* **ACTION ITEM**
Scan the entries for the word "metal". Every line that has it should be copied.

EXERCISE DATA section start

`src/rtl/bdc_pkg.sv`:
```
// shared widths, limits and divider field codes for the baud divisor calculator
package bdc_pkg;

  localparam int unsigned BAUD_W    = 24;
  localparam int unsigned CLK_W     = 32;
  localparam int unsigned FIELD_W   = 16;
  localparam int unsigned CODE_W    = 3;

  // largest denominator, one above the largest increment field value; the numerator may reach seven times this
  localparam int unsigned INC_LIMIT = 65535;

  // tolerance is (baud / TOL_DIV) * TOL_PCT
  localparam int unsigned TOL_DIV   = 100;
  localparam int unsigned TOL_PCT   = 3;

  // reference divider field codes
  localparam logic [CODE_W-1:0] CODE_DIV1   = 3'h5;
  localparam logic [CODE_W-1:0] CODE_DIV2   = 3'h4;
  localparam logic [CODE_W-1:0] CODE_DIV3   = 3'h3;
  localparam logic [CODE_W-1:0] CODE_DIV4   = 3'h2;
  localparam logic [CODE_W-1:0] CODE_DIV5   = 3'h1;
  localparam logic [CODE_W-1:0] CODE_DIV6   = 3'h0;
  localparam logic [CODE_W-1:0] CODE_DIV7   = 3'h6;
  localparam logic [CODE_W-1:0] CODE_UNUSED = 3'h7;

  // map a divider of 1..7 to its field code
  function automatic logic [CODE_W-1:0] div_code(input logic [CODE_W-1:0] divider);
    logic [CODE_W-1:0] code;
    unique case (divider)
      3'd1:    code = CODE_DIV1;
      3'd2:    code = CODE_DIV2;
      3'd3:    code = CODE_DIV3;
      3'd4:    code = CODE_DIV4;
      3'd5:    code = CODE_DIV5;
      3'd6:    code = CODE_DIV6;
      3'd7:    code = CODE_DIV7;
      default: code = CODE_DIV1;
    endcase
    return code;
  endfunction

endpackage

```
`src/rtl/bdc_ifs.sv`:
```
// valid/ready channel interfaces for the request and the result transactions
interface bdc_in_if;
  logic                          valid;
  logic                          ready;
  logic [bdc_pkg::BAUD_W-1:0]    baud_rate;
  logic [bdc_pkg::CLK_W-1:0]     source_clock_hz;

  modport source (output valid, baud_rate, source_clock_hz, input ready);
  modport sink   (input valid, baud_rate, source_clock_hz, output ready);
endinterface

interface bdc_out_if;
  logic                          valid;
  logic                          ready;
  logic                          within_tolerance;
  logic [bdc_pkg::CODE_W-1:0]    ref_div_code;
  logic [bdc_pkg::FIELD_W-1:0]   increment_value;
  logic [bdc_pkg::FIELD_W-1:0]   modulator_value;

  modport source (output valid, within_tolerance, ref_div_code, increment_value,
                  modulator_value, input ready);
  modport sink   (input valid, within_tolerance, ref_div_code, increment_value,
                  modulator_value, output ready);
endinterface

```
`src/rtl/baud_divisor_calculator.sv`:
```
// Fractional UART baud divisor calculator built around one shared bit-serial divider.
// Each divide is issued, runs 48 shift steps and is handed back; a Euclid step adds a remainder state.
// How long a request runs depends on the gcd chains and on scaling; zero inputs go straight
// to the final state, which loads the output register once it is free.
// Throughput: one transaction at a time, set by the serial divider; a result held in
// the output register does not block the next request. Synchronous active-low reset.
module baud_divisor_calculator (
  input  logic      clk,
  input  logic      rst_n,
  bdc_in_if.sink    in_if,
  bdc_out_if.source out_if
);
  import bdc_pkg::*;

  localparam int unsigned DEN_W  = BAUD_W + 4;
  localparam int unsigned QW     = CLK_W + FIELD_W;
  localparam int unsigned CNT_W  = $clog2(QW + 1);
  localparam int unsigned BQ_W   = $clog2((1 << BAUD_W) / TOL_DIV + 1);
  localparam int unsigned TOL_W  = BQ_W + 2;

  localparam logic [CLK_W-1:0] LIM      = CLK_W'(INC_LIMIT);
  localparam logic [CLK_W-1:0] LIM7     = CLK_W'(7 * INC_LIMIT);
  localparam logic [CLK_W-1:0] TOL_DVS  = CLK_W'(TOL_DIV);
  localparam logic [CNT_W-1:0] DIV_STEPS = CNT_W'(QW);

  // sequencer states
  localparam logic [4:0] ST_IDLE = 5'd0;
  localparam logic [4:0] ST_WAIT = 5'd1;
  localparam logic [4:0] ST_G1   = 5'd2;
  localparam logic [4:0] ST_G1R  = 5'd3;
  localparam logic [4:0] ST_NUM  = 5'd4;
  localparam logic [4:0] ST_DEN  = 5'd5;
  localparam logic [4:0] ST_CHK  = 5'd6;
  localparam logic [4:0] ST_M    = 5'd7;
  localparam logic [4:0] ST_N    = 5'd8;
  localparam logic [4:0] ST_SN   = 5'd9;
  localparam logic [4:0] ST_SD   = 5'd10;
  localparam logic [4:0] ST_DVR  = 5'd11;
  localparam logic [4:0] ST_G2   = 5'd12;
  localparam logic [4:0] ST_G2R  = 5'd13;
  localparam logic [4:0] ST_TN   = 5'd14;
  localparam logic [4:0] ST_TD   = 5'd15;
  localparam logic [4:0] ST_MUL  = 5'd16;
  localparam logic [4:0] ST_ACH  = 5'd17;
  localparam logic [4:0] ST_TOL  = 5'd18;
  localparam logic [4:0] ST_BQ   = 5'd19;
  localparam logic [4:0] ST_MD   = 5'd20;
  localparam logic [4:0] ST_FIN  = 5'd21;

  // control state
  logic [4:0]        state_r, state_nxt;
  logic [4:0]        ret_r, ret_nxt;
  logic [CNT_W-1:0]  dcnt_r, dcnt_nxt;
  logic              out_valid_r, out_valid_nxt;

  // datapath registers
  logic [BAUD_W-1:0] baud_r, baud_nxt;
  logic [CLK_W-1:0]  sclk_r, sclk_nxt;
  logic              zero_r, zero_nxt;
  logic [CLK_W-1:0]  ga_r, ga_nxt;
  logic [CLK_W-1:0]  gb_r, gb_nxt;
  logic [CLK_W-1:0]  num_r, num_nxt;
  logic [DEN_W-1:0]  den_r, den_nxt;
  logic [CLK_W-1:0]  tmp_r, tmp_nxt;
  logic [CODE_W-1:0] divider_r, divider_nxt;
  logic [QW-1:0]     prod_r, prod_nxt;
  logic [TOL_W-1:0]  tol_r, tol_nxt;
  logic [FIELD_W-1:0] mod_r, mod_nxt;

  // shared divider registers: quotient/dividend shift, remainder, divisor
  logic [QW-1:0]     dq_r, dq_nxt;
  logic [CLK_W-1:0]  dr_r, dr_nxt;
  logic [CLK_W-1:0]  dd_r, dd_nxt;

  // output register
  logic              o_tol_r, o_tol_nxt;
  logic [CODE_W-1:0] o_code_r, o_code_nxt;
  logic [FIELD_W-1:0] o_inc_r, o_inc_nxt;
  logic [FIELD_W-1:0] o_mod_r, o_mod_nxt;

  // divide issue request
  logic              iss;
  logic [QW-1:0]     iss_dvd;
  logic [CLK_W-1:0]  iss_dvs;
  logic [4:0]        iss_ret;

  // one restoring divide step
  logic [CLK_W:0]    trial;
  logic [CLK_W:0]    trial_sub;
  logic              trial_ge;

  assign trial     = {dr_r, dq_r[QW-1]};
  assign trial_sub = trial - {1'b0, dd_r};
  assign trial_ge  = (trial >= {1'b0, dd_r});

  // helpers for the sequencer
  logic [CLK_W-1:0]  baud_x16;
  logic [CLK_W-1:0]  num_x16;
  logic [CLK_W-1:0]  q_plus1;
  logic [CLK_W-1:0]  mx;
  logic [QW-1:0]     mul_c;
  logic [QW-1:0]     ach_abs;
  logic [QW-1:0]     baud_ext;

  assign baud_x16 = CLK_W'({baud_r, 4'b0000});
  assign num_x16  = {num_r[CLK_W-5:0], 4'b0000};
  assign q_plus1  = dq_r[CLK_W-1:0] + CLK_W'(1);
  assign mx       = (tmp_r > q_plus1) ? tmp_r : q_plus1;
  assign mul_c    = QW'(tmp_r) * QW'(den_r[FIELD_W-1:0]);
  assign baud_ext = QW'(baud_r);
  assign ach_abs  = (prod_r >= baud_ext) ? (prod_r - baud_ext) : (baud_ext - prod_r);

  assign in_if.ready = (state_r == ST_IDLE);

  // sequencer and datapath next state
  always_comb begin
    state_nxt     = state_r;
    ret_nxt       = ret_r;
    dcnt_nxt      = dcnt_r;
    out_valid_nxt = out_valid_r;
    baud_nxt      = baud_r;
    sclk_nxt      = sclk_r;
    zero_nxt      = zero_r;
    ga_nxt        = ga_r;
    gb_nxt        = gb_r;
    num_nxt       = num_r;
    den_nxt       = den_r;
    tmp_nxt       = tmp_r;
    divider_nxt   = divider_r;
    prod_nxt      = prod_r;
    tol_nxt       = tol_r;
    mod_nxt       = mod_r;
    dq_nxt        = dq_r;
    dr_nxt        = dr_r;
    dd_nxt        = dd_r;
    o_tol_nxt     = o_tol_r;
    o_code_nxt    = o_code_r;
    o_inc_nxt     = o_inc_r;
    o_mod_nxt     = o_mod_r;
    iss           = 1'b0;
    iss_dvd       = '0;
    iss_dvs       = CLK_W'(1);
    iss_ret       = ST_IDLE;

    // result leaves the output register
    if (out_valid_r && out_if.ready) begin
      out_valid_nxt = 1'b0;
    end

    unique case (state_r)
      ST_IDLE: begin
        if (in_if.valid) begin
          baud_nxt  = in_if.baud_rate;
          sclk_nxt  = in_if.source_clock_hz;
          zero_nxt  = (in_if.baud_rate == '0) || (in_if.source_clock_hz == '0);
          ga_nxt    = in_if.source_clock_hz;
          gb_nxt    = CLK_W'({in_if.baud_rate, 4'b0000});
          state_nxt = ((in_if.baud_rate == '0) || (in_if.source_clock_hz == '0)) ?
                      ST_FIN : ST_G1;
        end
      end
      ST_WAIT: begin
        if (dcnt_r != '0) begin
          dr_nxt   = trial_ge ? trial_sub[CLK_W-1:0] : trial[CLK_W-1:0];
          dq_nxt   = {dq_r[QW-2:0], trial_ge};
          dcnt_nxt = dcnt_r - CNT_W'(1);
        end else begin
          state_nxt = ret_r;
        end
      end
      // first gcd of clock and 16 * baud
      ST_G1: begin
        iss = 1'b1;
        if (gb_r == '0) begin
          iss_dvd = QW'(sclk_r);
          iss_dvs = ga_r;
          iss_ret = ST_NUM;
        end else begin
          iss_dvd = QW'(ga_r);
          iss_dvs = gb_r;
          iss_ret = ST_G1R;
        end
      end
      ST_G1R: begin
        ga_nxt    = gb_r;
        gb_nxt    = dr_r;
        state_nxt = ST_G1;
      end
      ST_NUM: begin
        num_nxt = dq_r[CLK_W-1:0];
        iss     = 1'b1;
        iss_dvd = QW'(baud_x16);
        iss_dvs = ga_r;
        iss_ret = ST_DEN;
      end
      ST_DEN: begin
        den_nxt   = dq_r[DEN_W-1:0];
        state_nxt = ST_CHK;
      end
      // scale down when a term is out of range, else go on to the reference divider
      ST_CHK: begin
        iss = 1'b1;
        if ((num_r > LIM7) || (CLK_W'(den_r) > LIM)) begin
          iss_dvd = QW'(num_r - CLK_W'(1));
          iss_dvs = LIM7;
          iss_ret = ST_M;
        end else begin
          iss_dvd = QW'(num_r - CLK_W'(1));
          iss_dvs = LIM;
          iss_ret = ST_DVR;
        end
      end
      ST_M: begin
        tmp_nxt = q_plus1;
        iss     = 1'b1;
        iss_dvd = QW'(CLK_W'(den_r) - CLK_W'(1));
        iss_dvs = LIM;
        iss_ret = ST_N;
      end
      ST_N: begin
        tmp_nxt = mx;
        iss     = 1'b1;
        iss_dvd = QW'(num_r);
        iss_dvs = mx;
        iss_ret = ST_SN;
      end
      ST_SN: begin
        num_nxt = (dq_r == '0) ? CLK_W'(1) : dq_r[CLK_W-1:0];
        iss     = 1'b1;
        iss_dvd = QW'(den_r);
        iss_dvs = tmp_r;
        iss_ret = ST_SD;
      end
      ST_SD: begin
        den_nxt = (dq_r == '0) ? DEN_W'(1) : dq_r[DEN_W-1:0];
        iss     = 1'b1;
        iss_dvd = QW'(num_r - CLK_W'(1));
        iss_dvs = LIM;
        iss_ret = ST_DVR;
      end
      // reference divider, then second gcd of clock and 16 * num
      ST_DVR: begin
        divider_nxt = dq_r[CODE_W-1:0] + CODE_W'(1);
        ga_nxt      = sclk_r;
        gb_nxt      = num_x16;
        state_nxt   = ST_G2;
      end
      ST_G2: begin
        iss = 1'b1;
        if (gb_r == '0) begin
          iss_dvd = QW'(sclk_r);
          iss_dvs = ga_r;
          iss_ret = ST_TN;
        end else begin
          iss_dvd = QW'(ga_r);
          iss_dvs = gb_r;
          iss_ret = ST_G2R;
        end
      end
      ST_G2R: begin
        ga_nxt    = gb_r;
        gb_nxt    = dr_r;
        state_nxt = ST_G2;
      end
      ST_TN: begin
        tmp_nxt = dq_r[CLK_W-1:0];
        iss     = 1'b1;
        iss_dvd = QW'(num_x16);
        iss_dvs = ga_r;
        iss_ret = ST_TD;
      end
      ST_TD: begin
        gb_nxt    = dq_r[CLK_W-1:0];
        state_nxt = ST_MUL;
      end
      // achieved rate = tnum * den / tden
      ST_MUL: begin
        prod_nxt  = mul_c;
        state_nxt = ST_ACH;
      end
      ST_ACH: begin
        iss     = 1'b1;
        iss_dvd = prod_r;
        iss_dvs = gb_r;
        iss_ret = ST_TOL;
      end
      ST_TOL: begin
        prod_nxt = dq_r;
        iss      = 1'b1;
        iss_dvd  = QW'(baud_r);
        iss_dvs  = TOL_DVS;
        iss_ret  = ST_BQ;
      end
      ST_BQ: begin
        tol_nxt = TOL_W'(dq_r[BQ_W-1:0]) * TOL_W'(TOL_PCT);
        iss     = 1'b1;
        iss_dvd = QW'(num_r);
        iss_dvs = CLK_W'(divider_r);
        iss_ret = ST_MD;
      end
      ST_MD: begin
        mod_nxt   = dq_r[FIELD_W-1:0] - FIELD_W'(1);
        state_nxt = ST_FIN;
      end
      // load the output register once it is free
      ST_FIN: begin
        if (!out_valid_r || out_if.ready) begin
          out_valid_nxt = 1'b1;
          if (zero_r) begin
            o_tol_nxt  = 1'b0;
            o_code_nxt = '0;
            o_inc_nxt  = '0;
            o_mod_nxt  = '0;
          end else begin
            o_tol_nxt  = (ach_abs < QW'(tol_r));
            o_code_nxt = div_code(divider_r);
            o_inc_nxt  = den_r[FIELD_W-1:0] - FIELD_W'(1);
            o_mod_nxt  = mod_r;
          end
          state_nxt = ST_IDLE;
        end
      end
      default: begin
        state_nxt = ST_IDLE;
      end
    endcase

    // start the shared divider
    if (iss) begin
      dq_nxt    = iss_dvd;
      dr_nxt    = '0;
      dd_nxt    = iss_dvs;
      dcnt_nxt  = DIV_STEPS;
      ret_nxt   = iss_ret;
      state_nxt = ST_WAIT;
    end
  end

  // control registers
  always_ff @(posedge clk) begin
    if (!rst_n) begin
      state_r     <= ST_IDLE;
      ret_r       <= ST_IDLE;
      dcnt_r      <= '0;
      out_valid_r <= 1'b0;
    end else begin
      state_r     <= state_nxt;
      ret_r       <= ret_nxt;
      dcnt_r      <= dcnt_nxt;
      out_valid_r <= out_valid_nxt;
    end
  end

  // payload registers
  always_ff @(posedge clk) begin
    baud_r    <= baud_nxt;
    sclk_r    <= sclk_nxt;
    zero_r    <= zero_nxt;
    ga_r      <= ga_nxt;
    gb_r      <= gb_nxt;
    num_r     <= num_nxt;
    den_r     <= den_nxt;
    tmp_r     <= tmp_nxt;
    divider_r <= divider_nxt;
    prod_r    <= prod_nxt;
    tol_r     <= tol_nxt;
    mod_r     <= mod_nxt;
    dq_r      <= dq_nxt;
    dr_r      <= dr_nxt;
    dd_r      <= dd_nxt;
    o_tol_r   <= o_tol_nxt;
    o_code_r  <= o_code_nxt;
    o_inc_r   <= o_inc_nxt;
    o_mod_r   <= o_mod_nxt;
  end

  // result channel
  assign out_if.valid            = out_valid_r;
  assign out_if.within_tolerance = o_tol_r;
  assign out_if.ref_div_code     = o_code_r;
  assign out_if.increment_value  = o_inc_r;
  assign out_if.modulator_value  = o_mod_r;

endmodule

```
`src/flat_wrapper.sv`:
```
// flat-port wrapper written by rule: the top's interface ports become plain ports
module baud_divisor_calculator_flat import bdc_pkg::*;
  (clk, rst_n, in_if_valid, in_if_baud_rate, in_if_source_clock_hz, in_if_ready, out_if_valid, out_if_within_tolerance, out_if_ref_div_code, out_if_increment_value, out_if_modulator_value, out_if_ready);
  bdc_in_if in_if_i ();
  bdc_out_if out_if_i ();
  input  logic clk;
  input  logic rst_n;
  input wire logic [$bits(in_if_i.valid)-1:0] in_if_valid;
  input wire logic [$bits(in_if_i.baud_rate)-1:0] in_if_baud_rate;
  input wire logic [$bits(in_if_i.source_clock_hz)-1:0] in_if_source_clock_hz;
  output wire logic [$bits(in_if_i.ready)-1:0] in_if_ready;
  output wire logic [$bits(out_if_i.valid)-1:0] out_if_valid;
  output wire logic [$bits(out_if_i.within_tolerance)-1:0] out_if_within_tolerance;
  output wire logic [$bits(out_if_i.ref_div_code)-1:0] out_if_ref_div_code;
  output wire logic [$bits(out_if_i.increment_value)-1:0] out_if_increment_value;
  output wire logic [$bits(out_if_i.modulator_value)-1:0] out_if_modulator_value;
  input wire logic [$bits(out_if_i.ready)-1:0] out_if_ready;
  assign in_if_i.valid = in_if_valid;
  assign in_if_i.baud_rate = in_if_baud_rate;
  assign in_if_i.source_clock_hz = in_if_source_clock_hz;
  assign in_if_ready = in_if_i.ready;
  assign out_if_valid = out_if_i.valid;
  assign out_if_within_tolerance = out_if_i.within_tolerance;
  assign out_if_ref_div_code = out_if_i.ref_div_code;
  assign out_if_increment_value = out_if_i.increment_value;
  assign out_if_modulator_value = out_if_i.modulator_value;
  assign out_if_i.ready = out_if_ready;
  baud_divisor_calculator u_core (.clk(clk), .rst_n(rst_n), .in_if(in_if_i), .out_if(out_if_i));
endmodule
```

EXERCISE DATA section end
EXERCISE DATA section start

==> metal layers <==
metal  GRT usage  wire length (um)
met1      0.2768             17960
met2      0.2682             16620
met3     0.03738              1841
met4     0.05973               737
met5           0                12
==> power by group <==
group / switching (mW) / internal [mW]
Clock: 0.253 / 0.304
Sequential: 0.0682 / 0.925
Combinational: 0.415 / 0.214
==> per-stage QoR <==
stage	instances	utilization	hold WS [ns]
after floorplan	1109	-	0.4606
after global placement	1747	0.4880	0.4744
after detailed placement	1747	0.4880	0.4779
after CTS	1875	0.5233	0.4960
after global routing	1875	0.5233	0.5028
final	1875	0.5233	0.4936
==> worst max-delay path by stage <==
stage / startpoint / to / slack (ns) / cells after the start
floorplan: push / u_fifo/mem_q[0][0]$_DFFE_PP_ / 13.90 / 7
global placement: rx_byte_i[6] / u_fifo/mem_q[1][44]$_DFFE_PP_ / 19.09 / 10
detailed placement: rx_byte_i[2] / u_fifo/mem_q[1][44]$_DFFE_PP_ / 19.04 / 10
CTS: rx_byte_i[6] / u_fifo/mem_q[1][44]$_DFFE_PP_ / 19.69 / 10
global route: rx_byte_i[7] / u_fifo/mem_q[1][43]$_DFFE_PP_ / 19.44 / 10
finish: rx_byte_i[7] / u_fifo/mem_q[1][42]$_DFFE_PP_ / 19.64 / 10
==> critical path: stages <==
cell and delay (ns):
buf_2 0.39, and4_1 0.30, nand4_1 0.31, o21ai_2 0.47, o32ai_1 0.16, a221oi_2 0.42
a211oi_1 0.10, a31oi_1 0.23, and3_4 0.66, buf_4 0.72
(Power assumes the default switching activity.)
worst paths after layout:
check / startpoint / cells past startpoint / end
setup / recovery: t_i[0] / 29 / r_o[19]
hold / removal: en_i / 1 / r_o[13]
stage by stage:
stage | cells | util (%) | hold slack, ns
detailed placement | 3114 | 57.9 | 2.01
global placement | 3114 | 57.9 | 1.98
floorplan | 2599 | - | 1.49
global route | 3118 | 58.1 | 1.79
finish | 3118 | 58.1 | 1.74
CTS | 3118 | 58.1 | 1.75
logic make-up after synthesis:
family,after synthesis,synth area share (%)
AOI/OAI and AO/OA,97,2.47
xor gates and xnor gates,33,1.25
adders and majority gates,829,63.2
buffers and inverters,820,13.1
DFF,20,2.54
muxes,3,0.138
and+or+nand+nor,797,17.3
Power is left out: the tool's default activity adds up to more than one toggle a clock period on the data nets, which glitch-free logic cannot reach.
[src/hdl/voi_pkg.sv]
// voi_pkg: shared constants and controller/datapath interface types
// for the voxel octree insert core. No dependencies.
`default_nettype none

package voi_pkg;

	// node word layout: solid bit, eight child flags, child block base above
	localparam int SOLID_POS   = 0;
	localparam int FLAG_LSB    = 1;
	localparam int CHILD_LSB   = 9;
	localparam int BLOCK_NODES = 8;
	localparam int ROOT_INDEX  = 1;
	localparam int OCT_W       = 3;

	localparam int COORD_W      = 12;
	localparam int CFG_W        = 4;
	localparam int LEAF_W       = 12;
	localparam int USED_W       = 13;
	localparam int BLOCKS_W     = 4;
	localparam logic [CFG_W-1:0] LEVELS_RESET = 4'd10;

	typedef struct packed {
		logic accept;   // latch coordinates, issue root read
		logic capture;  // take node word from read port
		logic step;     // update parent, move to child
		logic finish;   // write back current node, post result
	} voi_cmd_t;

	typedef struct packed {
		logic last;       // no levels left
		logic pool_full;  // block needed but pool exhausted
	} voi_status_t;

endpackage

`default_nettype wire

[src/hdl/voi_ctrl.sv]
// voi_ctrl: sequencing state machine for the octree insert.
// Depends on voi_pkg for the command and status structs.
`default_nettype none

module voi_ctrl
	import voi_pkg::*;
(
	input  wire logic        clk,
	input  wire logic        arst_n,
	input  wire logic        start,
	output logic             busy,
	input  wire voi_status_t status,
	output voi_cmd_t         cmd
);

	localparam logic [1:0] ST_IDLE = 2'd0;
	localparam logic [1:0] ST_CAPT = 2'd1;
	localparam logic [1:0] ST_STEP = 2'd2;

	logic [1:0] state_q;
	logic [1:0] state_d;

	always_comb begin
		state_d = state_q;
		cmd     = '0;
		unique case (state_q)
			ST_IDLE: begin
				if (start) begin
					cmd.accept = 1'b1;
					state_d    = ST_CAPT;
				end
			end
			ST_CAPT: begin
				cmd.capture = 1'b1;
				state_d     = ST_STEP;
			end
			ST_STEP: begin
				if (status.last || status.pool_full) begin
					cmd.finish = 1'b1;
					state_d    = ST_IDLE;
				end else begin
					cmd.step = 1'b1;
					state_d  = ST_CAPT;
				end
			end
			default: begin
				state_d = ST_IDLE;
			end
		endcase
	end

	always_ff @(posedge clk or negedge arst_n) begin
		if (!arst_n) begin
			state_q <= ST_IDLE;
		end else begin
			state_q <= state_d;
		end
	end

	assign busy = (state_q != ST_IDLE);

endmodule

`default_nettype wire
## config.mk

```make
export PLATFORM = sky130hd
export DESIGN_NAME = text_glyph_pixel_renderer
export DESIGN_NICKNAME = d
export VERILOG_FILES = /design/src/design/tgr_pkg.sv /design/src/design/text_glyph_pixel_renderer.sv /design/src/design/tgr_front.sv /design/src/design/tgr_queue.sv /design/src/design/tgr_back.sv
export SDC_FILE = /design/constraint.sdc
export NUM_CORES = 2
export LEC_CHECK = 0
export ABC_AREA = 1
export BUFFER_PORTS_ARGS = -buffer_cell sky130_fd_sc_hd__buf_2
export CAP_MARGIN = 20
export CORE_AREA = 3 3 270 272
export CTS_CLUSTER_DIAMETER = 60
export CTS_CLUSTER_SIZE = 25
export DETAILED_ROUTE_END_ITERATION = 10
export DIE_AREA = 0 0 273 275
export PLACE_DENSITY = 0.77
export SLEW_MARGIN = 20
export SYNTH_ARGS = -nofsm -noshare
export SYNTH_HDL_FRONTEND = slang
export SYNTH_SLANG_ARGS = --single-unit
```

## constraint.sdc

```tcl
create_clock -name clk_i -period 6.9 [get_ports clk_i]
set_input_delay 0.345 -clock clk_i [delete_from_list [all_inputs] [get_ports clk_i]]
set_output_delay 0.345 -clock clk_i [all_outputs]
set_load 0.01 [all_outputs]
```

EXERCISE DATA section end

* **TASK ANSWER**
==> metal layers <==
metal  GRT usage  wire length (um)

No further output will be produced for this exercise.